Media-fueled flip-flops and research breakthroughs on lifestyle and health behaviors are wearing down my usual patience with the provisional nature of science. Even simple dietary recommendations like lower fat/salt recommendations have become complicated as old truisms are overturned by new evidence. All too often the latest findings seem to reveal my efforts to shave preventable risks and extend health as futile, giving serious support to the joke question about whether vegetarians live forever (“No, it just feels like it”).
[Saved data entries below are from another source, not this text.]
**src/hdl/ssm_pkg.sv**
```systemverilog
`default_nettype none

package ssm_pkg;

  localparam int CHAR_W  = 8;
  localparam int RES_MAX = 3;
  localparam int CNT_W   = 2;
  localparam int IDX_W   = 2;

  localparam logic [CHAR_W-1:0] CH_NUL    = 8'h00;
  localparam logic [CHAR_W-1:0] CH_HASH   = 8'h23;
  localparam logic [CHAR_W-1:0] CH_SLASH  = 8'h2f;
  localparam logic [CHAR_W-1:0] CH_STAR   = 8'h2a;
  localparam logic [CHAR_W-1:0] CH_BSLASH = 8'h5c;
  localparam logic [CHAR_W-1:0] CH_LF     = 8'h0a;
  localparam logic [CHAR_W-1:0] CH_CR     = 8'h0d;
  localparam logic [CHAR_W-1:0] CH_TAB    = 8'h09;
  localparam logic [CHAR_W-1:0] CH_SPACE  = 8'h20;
  localparam logic [CHAR_W-1:0] CH_LPAREN = 8'h28;
  localparam logic [CHAR_W-1:0] CH_RPAREN = 8'h29;
  localparam logic [CHAR_W-1:0] CH_LBRACE = 8'h7b;
  localparam logic [CHAR_W-1:0] CH_RBRACE = 8'h7d;
  localparam logic [CHAR_W-1:0] CH_SEMI   = 8'h3b;
  localparam logic [CHAR_W-1:0] CH_COLON  = 8'h3a;
  localparam logic [CHAR_W-1:0] CH_EQUAL  = 8'h3d;
  localparam logic [CHAR_W-1:0] CH_APOS   = 8'h27;
  localparam logic [CHAR_W-1:0] CH_QUOTE  = 8'h22;

  typedef enum logic [5:0] {
    M_NORMAL = 6'b000001,
    M_AFTER  = 6'b000010,
    M_LINE   = 6'b000100,
    M_BLOCK  = 6'b001000,
    M_PRE    = 6'b010000,
    M_PCMT   = 6'b100000
  } mode_t;

  typedef struct packed {
    logic [CHAR_W-1:0] ch;
    logic              last;
  } res_t;

  function automatic logic is_line_break(input logic [CHAR_W-1:0] b);
    return (b == CH_LF) || (b == CH_CR);
  endfunction

  function automatic logic is_blank(input logic [CHAR_W-1:0] b);
    return (b == CH_SPACE) || (b == CH_TAB) || is_line_break(b);
  endfunction

  function automatic logic wants_space(input logic [CHAR_W-1:0] b);
    return !(b inside {CH_SPACE, CH_TAB, CH_LF, CH_CR, CH_LPAREN, CH_RPAREN,
                       CH_LBRACE, CH_RBRACE, CH_SEMI, CH_COLON, CH_EQUAL,
                       CH_APOS, CH_QUOTE});
  endfunction

endpackage

`default_nettype wire

```
**src/hdl/ssm_stream_if.sv**
```systemverilog
`default_nettype none

interface ssm_in_if import ssm_pkg::*; ();
  logic              valid;
  logic              ready;
  logic [CHAR_W-1:0] in_char;
  logic              in_end;

  modport source (output valid, output in_char, output in_end, input ready);
  modport sink   (input valid, input in_char, input in_end, output ready);
endinterface

interface ssm_out_if import ssm_pkg::*; ();
  logic              valid;
  logic              ready;
  logic [CHAR_W-1:0] out_char;
  logic              out_end;

  modport source (output valid, output out_char, output out_end, input ready);
  modport sink   (input valid, input out_char, input out_end, output ready);
endinterface

`default_nettype wire

```
**src/hdl/shader_source_minifier.sv**
```systemverilog
// results of a byte are registered and offered from the cycle after its input transfer
// throughput: one byte per cycle while each byte yields at most one result and the
//   output is ready; a byte yielding two or three results holds the input until
//   the three-entry result buffer drains to its last result
// reset: synchronous, clears scan mode, previous byte and held byte, empties result buffer
`default_nettype none

module shader_source_minifier import ssm_pkg::*; (
  input  logic       clk,
  input  logic       rst,
  ssm_in_if.sink     src,
  ssm_out_if.source  dst
);

  mode_t             mode;
  mode_t             mode_next;
  logic [CHAR_W-1:0] prev;
  logic [CHAR_W-1:0] held_char;
  logic              held_valid;
  logic [CHAR_W-1:0] held_char_next;
  logic              held_valid_next;

  res_t              res [RES_MAX];
  res_t              res_new [RES_MAX];
  logic [CNT_W-1:0]  cnt;
  logic [CNT_W-1:0]  cnt_new;

  logic [CHAR_W-1:0] c;
  logic              retract;
  logic [1:0]        n_emit;
  logic [CHAR_W-1:0] b1;
  logic [CHAR_W-1:0] b2;
  logic              hv_kept;
  logic              accept;
  logic              pop;

  assign c = src.in_char;

  // decode one source byte into retract and up to two emitted bytes
  always_comb begin
    retract   = 1'b0;
    n_emit    = 2'd0;
    b1        = c;
    b2        = CH_HASH;
    mode_next = mode;
    case (mode)
      M_LINE: begin
        if (is_line_break(c)) mode_next = M_NORMAL;
      end
      M_BLOCK: begin
        if (prev == CH_STAR && c == CH_SLASH) mode_next = M_AFTER;
      end
      M_PRE: begin
        if (is_line_break(c) && prev != CH_BSLASH) begin
          n_emit    = 2'd1;
          mode_next = M_NORMAL;
        end else if (c == CH_SLASH && prev == CH_SLASH) begin
          retract   = 1'b1;
          mode_next = M_PCMT;
        end else begin
          n_emit = 2'd1;
        end
      end
      M_PCMT: begin
        if (is_line_break(c)) begin
          n_emit    = 2'd1;
          mode_next = M_NORMAL;
        end
      end
      M_NORMAL, M_AFTER: begin
        mode_next = M_NORMAL;
        if (c == CH_HASH) begin
          mode_next = M_PRE;
          if (prev != CH_NUL && prev != CH_LF) begin
            n_emit = 2'd2;
            b1     = CH_LF;
          end else begin
            n_emit = 2'd1;
          end
        end else if (is_blank(c) && !wants_space(prev)) begin
          n_emit = 2'd0;
        end else if (is_blank(prev) && !wants_space(c)) begin
          retract = held_valid && is_blank(held_char);
          n_emit  = 2'd1;
        end else if (mode == M_NORMAL && prev == CH_SLASH && c == CH_SLASH) begin
          retract   = 1'b1;
          mode_next = M_LINE;
        end else if (mode == M_NORMAL && prev == CH_SLASH && c == CH_STAR) begin
          retract   = 1'b1;
          mode_next = M_BLOCK;
        end else begin
          n_emit = 2'd1;
        end
      end
      default: mode_next = M_NORMAL;
    endcase
  end

  // order the results of this byte: displaced held byte, inserted newline, final flush
  always_comb begin
    hv_kept         = held_valid && !retract;
    cnt_new         = '0;
    held_char_next  = held_char;
    held_valid_next = hv_kept;
    for (int i = 0; i < RES_MAX; i++) res_new[i] = '{ch: c, last: 1'b0};
    if (n_emit != 2'd0 && hv_kept) begin
      res_new[cnt_new[IDX_W-1:0]] = '{ch: held_char, last: 1'b0};
      cnt_new = cnt_new + 1'b1;
    end
    if (n_emit == 2'd2) begin
      res_new[cnt_new[IDX_W-1:0]] = '{ch: b1, last: 1'b0};
      cnt_new = cnt_new + 1'b1;
      held_char_next  = b2;
      held_valid_next = 1'b1;
    end else if (n_emit == 2'd1) begin
      held_char_next  = b1;
      held_valid_next = 1'b1;
    end
    if (src.in_end && held_valid_next) begin
      res_new[cnt_new[IDX_W-1:0]] = '{ch: held_char_next, last: 1'b1};
      cnt_new = cnt_new + 1'b1;
    end
  end

  // take a byte only when the buffer is empty by the end of this cycle
  assign pop       = dst.valid && dst.ready;
  assign src.ready = (cnt == '0) || (cnt == CNT_W'(1) && dst.ready);
  assign accept    = src.valid && src.ready;

  assign dst.valid    = (cnt != '0);
  assign dst.out_char = res[0].ch;
  assign dst.out_end  = res[0].last;

  always_ff @(posedge clk) begin
    if (rst) begin
      mode       <= M_NORMAL;
      prev       <= CH_NUL;
      held_char  <= CH_NUL;
      held_valid <= 1'b0;
      cnt        <= '0;
    end else if (accept) begin
      cnt <= cnt_new;
      if (src.in_end) begin
        mode       <= M_NORMAL;
        prev       <= CH_NUL;
        held_char  <= CH_NUL;
        held_valid <= 1'b0;
      end else begin
        mode       <= mode_next;
        prev       <= c;
        held_char  <= held_char_next;
        held_valid <= held_valid_next;
      end
    end else if (pop) begin
      cnt <= cnt - 1'b1;
    end
  end

  always_ff @(posedge clk) begin
    if (accept) begin
      res <= res_new;
    end else if (pop) begin
      for (int i = 0; i < RES_MAX - 1; i++) res[i] <= res[i+1];
    end
  end

endmodule

`default_nettype wire

```
**src/flat_wrapper.sv**
```systemverilog
// flat-port wrapper written by rule: the top's interface ports become plain ports
module shader_source_minifier_flat import ssm_pkg::*;
  (clk, rst, src_valid, src_in_char, src_in_end, src_ready, dst_valid, dst_out_char, dst_out_end, dst_ready);
  ssm_in_if src_i ();
  ssm_out_if dst_i ();
  input  logic clk;
  input  logic rst;
  input wire logic [$bits(src_i.valid)-1:0] src_valid;
  input wire logic [$bits(src_i.in_char)-1:0] src_in_char;
  input wire logic [$bits(src_i.in_end)-1:0] src_in_end;
  output wire logic [$bits(src_i.ready)-1:0] src_ready;
  output wire logic [$bits(dst_i.valid)-1:0] dst_valid;
  output wire logic [$bits(dst_i.out_char)-1:0] dst_out_char;
  output wire logic [$bits(dst_i.out_end)-1:0] dst_out_end;
  input wire logic [$bits(dst_i.ready)-1:0] dst_ready;
  assign src_i.valid = src_valid;
  assign src_i.in_char = src_in_char;
  assign src_i.in_end = src_in_end;
  assign src_ready = src_i.ready;
  assign dst_valid = dst_i.valid;
  assign dst_out_char = dst_i.out_char;
  assign dst_out_end = dst_i.out_end;
  assign dst_i.ready = dst_ready;
  shader_source_minifier u_core (.clk(clk), .rst(rst), .src(src_i), .dst(dst_i));
endmodule
```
There is a growing demand from the public health and prevention community to decrease the prevalence of chronic disease and disabilities attributable to bad habits and unhealthy choices. Simply telling us not to do something hasn’t worked. Especially when the “don’ts” are so frequently later changed to “shoulds”. Clinicians are swamped by the demands of short visits oriented toward solving acute problems, not toward prevention and certainly not toward helping us design and stick to reasonable goals for healthy behaviors.
So I’m asking: To whom should I turn for meaningful guidance about modifying my risk for illness and boosting my health?
I ask this as someone who just read that physicians and nurses don’t study nutrition as part of their training and who now understands why many of them are reluctant to discuss any but the most general dietary recommendations: Their knowledge may not exceed my own.
I ask this as someone without any special diet or lifestyle concerns who generally prefers to follow mainstream, evidence-based advice with regard to both disease prevention and extending my years of cognition, mobility and strength.
I ask this as someone who – like most Americans – can’t access a practical epidemiologist familiar with the topic and the literature relevant to any new findings whenever big new studies are released to ask whether I should relax more, change my exercise routine or increase my brain training.
I ask this as someone who spends more time than the average person reviewing how poorly science is communicated to the public by the media and who does often seek out and read the original research but who still struggles to put even huge, well-conducted, population-based studies into a useful, personal context.
Those of us concerned with patient engagement are pretty good at identifying the specific institutional and informational barriers we face in actually making the most of health care services that can help us prevent and cure our diseases: We can’t get comparative quality and price information about clinicians and institutions; our medication labels are written with impenetrable abbreviations and acronyms; our doctor snaps at us for asking the same question twice, etc.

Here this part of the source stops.